Former football stadium in Truro, England

Treyew Road in Truro, Cornwall, was a football stadium which was the home ground of Truro City until 2021.

Prior to its closure, it had a capacity of 3,200, 1,675 seated.

==History==
For most of its history, Truro City played its home matches at Treyew Road. The ground had been associated with the club since the early 20th century. Newspaper reports from 1905 indicate that Truro City and Truro Cricket Club explored a joint arrangement to secure the playing fields from Lord Falmouth at a cost of £60 per annum, although no formal agreement is explicitly recorded. Subsequent reports in later years suggest that the ground was ultimately brought into use by the clubs. A covered terrace was in place behind one of the goals until the mid-1970s when a road widening scheme resulted in it being removed.
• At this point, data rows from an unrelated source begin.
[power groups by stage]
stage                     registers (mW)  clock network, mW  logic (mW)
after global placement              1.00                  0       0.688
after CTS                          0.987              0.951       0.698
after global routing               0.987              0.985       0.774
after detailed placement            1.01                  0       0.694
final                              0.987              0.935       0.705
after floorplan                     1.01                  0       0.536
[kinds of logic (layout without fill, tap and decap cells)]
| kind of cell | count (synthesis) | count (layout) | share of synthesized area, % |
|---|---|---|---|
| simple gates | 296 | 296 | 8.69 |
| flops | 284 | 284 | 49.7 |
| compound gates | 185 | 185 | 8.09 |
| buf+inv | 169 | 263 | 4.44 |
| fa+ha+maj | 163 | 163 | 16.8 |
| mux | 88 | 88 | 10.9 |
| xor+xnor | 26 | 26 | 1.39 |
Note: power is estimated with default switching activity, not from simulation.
<file path="config.mk">
export PLATFORM = sky130hd
export DESIGN_NAME = mdu_hilo_ctrl
export DESIGN_NICKNAME = d
export VERILOG_FILES = /design/src/rtl/mdu_hilo_ctrl.sv
export SDC_FILE = /design/constraint.sdc
export NUM_CORES = 2
export LEC_CHECK = 0
export ABC_CLOCK_PERIOD_IN_PS = 9500
export CAP_MARGIN = 5
export CELL_PAD_IN_SITES_DETAIL_PLACEMENT = 1
export CELL_PAD_IN_SITES_GLOBAL_PLACEMENT = 2
export CORE_ASPECT_RATIO = 0.75
export CORE_UTILIZATION = 30
export DETAILED_ROUTE_END_ITERATION = 10
export HOLD_SLACK_MARGIN = 0.05
export PLACE_DENSITY = 0.71
export SLEW_MARGIN = 20
export SYNTH_ARGS = -nofsm -noshare
export SYNTH_HDL_FRONTEND = slang
export SYNTH_SLANG_ARGS = --single-unit
</file>
<file path="constraint.sdc">
create_clock -name i_clk -period 9.5 [get_ports i_clk]
set_input_delay 1.425 -clock i_clk [delete_from_list [all_inputs] [get_ports i_clk]]
set_output_delay 1.425 -clock i_clk [all_outputs]
set_load 0.005 [all_outputs]
</file>
<file path="config.mk">
export PLATFORM = sky130hd
export DESIGN_NAME = ones_comp_serial_alu
export DESIGN_NICKNAME = d
export VERILOG_FILES = /design/src/rtl/ones_comp_pkg.sv /design/src/rtl/fulladder.sv /design/src/rtl/ones_comp_serial_alu.sv
export SDC_FILE = /design/constraint.sdc
export NUM_CORES = 1
export LEC_CHECK = 0
export ABC_AREA = 0
export CAP_MARGIN = 20
export CORE_UTILIZATION = 54
export CTS_CLUSTER_DIAMETER = 200
export DETAILED_ROUTE_END_ITERATION = 12
export GPL_ROUTABILITY_DRIVEN = 0
export PLACE_DENSITY_LB_ADDON = 0.08
export SYNTH_ARGS = -nofsm -noshare
export SYNTH_HDL_FRONTEND = slang
export SYNTH_SLANG_ARGS = --single-unit
</file>
<file path="constraint.sdc">
create_clock -name clk -period 6.8 [get_ports clk]
set_input_delay 1.7 -clock clk [delete_from_list [all_inputs] [get_ports clk]]
set_output_delay 1.7 -clock clk [all_outputs]
set_load 0.05 [all_outputs]
</file>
In later years, the ground was renovated, with two new stands on opposite sides of the ground lifting the capacity to approximately 3,000.
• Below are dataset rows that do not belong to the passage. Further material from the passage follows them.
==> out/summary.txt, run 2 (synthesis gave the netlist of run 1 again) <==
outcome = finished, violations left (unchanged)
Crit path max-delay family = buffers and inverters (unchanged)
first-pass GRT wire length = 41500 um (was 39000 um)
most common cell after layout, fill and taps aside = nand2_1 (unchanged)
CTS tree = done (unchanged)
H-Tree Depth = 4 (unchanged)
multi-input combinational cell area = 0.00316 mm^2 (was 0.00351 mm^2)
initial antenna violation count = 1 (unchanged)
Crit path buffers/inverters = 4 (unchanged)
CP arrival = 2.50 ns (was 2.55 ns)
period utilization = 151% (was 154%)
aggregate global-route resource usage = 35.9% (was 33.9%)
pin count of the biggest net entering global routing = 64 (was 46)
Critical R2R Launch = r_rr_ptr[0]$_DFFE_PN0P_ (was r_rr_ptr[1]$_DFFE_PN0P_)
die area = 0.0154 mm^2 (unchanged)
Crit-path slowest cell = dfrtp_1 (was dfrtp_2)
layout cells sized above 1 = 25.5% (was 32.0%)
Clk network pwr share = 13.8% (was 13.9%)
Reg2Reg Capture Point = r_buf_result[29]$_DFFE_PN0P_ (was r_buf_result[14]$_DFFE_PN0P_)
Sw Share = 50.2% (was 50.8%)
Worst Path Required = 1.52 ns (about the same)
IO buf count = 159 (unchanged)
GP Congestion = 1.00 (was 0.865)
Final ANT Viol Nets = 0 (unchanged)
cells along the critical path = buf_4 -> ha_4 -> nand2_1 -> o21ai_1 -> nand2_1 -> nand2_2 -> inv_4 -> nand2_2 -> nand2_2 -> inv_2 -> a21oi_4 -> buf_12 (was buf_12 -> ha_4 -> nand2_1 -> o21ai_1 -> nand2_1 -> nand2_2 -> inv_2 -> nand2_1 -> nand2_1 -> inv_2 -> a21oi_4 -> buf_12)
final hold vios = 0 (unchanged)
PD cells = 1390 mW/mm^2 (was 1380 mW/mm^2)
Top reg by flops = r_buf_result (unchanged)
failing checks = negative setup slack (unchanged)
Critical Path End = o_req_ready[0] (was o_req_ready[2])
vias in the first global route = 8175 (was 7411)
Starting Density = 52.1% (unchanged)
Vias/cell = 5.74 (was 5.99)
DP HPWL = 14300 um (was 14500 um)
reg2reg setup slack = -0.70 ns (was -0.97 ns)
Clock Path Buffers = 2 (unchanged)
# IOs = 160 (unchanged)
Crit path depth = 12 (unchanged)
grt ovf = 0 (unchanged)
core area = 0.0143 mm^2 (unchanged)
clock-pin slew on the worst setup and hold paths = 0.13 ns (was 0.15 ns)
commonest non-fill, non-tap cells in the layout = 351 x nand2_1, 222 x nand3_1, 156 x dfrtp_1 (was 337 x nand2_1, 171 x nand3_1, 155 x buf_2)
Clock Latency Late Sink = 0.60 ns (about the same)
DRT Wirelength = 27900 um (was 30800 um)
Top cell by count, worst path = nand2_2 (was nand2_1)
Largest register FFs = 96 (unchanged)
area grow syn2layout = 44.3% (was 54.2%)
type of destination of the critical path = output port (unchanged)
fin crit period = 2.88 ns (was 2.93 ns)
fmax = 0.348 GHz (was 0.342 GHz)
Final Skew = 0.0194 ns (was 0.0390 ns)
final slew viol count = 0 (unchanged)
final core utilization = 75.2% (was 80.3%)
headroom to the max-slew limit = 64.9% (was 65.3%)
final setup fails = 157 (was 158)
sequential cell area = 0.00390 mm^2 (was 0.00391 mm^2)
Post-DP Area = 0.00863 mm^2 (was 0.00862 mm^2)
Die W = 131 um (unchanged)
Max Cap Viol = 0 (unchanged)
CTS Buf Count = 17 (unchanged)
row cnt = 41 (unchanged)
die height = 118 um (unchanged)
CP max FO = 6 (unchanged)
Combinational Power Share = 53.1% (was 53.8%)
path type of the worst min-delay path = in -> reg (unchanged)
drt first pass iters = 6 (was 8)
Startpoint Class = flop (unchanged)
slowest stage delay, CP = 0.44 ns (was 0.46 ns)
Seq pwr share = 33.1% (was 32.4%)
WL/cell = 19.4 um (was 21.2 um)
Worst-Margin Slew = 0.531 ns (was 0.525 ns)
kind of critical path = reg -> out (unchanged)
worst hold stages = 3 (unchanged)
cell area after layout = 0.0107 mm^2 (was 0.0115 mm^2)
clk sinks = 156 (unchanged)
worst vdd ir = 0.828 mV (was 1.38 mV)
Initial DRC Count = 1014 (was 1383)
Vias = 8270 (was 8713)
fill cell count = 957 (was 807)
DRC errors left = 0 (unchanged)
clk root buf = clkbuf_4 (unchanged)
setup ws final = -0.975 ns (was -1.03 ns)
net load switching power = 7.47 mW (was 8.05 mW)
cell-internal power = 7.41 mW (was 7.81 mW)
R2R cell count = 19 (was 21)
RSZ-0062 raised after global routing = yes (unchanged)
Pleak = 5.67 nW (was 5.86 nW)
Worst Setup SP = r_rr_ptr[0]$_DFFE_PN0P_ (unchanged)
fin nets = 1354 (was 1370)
In 2014, Truro City sold the stadium, and were given four years to relocate. The club were forced to move nearly 90 miles when they ground shared at Torquay United's Plainmoor for the first half of the 2018–19 National League South season, before striking an agreement to return to Treyew Road in January 2019.

Truro City were bought by rugby union club Cornish Pirates in March 2019, and were set to ground share at the proposed purpose-built Stadium for Cornwall at a future date, but in June 2022, Cornwall Council dropped the scheme due to a lack of funding.

==Closure==
Truro City vacated the ground at the end of the COVID-curtailed 2020–21 Southern League Premier South season. The White Tigers' final game at the ground was on 27 October 2020, a 4–1 victory against Wimborne Town.

With the Stadium for Cornwall plan stalling, and later in 2022 being dropped, the club again moved, nearly 60 miles this time, to groundshare at Plymouth Parkway's Bolitho Park, with the groundshare beginning for the 2021–22 season.

Treyew Road was demolished in 2021, and a Lidl supermarket was built in its place, opening in July 2022.